# [MATERIAL PROVIDED]
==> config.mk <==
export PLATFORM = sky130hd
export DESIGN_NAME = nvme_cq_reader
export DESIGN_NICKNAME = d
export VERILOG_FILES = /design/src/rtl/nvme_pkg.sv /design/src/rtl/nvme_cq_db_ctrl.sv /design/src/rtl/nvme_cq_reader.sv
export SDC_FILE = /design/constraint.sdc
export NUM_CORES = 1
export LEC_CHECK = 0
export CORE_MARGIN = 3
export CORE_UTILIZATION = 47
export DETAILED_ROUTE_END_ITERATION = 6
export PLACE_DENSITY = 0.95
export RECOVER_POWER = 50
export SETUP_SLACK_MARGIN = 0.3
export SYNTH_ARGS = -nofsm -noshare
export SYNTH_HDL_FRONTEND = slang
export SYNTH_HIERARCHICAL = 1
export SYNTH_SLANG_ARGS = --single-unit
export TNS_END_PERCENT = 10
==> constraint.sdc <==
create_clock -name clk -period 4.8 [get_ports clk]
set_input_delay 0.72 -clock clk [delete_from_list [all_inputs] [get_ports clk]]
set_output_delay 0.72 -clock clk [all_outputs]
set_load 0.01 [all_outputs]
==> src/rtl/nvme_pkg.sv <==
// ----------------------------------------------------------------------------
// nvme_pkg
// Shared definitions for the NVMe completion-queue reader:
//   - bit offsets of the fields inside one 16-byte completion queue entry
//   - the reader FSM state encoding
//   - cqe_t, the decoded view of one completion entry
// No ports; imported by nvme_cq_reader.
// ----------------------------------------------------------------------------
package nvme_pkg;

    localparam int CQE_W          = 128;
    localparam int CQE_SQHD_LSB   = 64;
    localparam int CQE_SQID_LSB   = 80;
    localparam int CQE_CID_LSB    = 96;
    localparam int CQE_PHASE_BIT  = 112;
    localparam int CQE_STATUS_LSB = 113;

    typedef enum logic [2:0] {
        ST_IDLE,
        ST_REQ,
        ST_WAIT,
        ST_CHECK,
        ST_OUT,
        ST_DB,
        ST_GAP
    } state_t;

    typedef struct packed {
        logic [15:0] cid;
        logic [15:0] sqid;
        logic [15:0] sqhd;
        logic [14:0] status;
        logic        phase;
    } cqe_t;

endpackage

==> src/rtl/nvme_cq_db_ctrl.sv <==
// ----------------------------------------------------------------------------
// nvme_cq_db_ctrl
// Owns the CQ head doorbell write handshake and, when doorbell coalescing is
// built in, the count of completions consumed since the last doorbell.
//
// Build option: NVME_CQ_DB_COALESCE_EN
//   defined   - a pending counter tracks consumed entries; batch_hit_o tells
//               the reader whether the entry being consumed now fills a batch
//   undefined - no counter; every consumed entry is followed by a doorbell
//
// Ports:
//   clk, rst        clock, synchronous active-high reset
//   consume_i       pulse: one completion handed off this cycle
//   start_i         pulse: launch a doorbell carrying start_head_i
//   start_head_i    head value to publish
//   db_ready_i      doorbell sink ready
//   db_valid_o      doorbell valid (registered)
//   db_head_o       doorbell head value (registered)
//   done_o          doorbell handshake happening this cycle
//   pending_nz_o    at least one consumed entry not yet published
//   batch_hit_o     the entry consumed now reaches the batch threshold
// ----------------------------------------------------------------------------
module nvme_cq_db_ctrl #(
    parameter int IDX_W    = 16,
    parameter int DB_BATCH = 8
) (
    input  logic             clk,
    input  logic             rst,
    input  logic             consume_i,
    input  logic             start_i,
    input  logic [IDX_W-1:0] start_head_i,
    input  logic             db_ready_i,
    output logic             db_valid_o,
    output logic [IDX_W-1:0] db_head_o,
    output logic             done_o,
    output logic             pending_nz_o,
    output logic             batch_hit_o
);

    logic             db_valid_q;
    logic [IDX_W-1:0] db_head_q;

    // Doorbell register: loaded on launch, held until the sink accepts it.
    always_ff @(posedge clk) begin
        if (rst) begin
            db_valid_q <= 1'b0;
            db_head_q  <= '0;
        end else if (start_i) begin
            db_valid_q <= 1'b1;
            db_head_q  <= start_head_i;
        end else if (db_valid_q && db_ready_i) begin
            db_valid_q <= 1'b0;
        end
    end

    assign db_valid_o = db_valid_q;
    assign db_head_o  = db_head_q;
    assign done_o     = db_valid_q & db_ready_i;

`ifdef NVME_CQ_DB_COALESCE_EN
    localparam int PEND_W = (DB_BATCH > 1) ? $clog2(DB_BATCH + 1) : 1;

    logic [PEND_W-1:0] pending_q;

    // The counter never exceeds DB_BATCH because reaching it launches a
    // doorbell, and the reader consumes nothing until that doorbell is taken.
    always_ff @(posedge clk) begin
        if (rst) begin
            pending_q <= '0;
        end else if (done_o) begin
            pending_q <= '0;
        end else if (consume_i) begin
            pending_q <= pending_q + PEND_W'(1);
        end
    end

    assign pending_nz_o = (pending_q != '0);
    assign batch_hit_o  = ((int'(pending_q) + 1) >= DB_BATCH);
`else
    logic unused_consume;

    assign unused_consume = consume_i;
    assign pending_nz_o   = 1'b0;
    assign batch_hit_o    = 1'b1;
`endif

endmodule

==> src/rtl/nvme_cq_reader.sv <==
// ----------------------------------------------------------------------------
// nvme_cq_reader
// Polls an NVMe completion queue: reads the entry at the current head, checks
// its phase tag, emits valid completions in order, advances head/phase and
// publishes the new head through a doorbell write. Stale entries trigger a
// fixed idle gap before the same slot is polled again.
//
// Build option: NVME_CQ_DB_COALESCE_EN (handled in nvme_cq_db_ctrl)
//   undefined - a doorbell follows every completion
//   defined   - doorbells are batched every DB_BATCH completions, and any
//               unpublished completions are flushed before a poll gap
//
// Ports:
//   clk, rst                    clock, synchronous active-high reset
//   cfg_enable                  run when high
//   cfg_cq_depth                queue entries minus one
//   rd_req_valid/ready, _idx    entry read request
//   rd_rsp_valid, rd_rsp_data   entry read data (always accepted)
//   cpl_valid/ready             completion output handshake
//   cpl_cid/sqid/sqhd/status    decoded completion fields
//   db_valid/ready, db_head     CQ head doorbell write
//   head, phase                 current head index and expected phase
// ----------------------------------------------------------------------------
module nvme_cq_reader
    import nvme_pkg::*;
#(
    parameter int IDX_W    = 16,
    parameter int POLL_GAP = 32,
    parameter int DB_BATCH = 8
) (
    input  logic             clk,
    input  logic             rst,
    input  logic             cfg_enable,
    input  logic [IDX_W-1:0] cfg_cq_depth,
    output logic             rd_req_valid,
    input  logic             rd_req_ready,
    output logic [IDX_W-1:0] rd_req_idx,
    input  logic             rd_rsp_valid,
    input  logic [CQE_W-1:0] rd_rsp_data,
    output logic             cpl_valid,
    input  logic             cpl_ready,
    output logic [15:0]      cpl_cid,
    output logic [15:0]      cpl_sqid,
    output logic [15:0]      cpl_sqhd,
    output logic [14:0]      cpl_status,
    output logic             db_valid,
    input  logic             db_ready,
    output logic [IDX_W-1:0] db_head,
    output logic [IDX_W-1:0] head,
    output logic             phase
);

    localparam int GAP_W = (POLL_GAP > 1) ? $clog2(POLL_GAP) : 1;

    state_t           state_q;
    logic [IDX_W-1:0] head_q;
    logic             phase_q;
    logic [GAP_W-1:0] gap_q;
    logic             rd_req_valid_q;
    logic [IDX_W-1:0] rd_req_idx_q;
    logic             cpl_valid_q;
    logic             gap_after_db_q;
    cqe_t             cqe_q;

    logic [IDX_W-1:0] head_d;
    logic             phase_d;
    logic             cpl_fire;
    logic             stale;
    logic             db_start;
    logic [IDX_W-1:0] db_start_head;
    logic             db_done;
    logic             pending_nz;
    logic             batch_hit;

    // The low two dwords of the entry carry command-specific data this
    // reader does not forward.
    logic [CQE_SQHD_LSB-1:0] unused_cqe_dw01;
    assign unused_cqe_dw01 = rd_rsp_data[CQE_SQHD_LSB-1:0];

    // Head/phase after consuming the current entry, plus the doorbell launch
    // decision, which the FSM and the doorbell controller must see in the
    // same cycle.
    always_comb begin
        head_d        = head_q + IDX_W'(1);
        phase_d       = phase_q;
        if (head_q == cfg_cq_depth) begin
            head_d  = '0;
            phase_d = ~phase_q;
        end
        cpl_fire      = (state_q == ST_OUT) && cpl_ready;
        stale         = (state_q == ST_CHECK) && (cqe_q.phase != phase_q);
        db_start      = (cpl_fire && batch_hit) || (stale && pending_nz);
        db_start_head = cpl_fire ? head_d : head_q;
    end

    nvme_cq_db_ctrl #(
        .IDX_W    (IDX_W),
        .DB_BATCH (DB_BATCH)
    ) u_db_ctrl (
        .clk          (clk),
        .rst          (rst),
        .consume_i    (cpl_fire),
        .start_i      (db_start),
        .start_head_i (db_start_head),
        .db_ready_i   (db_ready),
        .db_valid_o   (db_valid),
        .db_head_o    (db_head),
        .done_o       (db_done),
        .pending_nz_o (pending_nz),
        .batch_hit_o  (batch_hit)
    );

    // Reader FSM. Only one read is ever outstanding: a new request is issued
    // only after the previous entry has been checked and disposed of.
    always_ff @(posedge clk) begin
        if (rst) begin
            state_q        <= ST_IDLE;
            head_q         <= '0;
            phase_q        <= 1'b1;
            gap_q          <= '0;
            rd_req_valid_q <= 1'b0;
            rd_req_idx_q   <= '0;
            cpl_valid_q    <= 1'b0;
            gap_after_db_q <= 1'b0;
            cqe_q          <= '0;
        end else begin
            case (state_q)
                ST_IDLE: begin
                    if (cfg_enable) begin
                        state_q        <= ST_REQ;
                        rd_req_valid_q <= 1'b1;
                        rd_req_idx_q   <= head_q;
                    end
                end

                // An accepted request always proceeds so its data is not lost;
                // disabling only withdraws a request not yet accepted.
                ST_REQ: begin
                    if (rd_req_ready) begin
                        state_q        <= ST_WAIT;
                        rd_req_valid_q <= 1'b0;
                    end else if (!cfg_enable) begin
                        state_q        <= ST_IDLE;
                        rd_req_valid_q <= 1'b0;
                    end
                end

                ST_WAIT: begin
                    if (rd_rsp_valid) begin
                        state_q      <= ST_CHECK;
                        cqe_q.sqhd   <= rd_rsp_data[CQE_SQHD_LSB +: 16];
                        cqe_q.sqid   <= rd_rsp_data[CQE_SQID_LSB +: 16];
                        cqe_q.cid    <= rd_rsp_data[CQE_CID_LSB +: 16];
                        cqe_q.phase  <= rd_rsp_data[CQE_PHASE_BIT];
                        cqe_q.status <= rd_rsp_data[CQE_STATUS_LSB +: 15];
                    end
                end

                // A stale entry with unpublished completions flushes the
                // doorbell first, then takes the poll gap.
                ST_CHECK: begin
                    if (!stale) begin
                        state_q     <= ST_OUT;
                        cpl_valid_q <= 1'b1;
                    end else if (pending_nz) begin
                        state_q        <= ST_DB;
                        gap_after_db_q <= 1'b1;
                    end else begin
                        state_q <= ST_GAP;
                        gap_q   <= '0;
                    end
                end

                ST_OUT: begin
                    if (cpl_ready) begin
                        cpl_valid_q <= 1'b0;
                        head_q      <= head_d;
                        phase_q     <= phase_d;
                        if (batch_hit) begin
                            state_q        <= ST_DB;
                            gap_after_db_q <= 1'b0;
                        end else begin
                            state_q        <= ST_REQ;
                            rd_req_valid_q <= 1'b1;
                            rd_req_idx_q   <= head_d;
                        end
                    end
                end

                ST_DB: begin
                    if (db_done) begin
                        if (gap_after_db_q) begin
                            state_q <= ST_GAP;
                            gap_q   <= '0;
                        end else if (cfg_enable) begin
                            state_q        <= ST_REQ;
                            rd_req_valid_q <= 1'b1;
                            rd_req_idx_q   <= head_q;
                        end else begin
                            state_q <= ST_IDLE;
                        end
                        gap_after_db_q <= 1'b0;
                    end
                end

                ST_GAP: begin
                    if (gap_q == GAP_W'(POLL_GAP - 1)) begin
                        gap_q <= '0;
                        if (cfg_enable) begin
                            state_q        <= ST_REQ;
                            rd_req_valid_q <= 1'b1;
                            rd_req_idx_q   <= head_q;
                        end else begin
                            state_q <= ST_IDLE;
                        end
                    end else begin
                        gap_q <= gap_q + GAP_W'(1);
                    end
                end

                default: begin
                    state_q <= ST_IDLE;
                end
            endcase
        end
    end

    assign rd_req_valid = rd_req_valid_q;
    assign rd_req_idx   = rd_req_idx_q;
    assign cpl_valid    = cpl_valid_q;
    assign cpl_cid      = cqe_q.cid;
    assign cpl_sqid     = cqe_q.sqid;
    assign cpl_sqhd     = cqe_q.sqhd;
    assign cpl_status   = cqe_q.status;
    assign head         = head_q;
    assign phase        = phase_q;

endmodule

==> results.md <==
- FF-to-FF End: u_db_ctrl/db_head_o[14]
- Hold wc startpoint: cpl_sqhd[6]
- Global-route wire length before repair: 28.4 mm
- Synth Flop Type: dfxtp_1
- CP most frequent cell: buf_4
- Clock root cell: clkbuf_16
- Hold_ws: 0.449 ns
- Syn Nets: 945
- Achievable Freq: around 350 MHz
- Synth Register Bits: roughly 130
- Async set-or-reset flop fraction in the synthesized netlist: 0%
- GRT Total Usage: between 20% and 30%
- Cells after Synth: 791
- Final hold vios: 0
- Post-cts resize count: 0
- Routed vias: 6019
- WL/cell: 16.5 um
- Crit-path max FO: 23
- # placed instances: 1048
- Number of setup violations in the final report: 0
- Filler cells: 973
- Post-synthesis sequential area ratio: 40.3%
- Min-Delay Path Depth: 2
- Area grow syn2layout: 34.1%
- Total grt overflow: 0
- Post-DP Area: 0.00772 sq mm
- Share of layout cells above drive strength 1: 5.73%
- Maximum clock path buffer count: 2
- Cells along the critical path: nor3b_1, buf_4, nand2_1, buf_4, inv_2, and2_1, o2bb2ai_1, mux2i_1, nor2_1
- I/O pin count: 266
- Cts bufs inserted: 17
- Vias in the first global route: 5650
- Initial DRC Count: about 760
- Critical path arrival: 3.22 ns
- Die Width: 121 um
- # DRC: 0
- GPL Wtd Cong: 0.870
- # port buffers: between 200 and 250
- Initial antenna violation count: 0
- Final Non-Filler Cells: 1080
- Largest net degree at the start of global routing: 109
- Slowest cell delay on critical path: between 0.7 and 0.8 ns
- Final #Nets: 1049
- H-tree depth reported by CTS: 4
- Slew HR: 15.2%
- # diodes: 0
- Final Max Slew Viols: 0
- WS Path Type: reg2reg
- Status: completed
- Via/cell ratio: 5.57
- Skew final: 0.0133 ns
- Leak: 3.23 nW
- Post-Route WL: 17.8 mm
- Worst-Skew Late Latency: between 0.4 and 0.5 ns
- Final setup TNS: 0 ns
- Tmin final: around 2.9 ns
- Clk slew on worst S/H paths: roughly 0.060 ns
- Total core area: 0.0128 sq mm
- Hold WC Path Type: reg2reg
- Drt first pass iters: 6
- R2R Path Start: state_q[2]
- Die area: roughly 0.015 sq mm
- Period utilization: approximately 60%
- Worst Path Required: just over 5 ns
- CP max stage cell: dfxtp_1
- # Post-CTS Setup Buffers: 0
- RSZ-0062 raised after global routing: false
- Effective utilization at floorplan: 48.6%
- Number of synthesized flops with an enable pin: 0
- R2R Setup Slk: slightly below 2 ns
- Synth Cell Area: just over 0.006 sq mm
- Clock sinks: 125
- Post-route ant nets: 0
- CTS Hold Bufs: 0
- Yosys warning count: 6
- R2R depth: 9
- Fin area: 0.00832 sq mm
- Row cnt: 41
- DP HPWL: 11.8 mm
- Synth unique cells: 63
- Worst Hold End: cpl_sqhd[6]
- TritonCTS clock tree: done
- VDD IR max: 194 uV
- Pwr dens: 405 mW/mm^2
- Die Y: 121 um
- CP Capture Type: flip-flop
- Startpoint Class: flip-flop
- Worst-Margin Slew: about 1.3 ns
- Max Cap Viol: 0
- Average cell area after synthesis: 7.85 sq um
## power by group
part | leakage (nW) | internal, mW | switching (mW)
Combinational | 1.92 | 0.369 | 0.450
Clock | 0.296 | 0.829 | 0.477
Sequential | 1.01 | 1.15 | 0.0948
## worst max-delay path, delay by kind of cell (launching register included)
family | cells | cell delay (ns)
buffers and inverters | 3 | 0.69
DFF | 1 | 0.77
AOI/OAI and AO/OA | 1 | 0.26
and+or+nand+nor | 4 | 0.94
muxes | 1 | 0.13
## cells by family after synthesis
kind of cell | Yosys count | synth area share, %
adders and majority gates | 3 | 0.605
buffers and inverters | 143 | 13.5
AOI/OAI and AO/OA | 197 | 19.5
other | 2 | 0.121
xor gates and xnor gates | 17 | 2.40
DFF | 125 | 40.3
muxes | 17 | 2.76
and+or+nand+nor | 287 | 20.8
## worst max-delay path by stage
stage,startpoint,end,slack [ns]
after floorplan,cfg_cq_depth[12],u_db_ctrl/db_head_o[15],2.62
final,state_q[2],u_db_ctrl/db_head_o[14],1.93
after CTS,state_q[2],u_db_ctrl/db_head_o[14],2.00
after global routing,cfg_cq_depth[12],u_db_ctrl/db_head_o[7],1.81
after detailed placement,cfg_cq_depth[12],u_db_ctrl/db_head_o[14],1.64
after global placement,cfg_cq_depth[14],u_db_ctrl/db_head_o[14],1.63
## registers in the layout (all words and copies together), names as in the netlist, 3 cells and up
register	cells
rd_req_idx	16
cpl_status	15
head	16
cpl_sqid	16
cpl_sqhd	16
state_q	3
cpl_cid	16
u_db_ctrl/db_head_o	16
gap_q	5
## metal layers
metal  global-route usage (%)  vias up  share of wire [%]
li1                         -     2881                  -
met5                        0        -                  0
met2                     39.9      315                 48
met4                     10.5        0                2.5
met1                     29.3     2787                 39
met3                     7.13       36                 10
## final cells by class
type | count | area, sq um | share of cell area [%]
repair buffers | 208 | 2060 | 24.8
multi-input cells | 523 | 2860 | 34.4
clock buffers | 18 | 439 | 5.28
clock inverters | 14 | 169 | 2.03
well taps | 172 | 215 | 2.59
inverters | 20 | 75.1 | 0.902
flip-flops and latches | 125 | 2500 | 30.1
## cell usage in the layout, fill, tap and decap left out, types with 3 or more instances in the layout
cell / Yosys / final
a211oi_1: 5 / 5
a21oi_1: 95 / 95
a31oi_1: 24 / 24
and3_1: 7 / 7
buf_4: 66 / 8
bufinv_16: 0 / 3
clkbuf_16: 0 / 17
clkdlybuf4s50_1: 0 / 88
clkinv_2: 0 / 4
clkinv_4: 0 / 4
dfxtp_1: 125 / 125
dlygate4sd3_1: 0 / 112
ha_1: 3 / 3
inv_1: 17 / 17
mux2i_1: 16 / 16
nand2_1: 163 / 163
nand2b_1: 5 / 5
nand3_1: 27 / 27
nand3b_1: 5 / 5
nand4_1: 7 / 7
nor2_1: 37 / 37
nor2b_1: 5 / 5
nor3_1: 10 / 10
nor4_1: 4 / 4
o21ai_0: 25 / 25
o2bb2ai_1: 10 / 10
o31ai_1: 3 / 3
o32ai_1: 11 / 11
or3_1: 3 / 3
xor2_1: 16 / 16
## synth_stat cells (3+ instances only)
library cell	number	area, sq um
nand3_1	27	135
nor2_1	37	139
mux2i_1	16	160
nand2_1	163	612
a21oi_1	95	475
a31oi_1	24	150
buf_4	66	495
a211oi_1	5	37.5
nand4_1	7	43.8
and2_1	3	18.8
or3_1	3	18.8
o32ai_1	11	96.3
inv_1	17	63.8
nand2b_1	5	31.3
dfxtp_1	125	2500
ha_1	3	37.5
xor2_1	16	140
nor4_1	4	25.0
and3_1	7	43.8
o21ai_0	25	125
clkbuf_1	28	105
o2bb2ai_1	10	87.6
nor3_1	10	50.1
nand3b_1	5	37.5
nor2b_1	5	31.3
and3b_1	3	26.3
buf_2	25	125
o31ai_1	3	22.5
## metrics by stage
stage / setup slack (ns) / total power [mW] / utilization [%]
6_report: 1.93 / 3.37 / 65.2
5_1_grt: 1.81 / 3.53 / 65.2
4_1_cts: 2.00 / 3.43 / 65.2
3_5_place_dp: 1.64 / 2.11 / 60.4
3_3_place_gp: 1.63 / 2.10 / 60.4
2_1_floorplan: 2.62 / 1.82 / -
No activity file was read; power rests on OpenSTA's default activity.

# [PROBLEM TO SOLVE]
Print exactly the lines above from the one with "end else if (pending_nz)" to the one with "gap_q <= '0;", including both.

# [OUTPUT FOR THIS TASK]
                    end else if (pending_nz) begin
                        state_q        <= ST_DB;
                        gap_after_db_q <= 1'b1;
                    end else begin
                        state_q <= ST_GAP;
                        gap_q   <= '0;
                    end
                end

                ST_OUT: begin
                    if (cpl_ready) begin
                        cpl_valid_q <= 1'b0;
                        head_q      <= head_d;
                        phase_q     <= phase_d;
                        if (batch_hit) begin
                            state_q        <= ST_DB;
                            gap_after_db_q <= 1'b0;
                        end else begin
                            state_q        <= ST_REQ;
                            rd_req_valid_q <= 1'b1;
                            rd_req_idx_q   <= head_d;
                        end
                    end
                end

                ST_DB: begin
                    if (db_done) begin
                        if (gap_after_db_q) begin
                            state_q <= ST_GAP;
                            gap_q   <= '0;
                        end else if (cfg_enable) begin
                            state_q        <= ST_REQ;
                            rd_req_valid_q <= 1'b1;
                            rd_req_idx_q   <= head_q;
                        end else begin
                            state_q <= ST_IDLE;
                        end
                        gap_after_db_q <= 1'b0;
                    end
                end

                ST_GAP: begin
                    if (gap_q == GAP_W'(POLL_GAP - 1)) begin
                        gap_q <= '0;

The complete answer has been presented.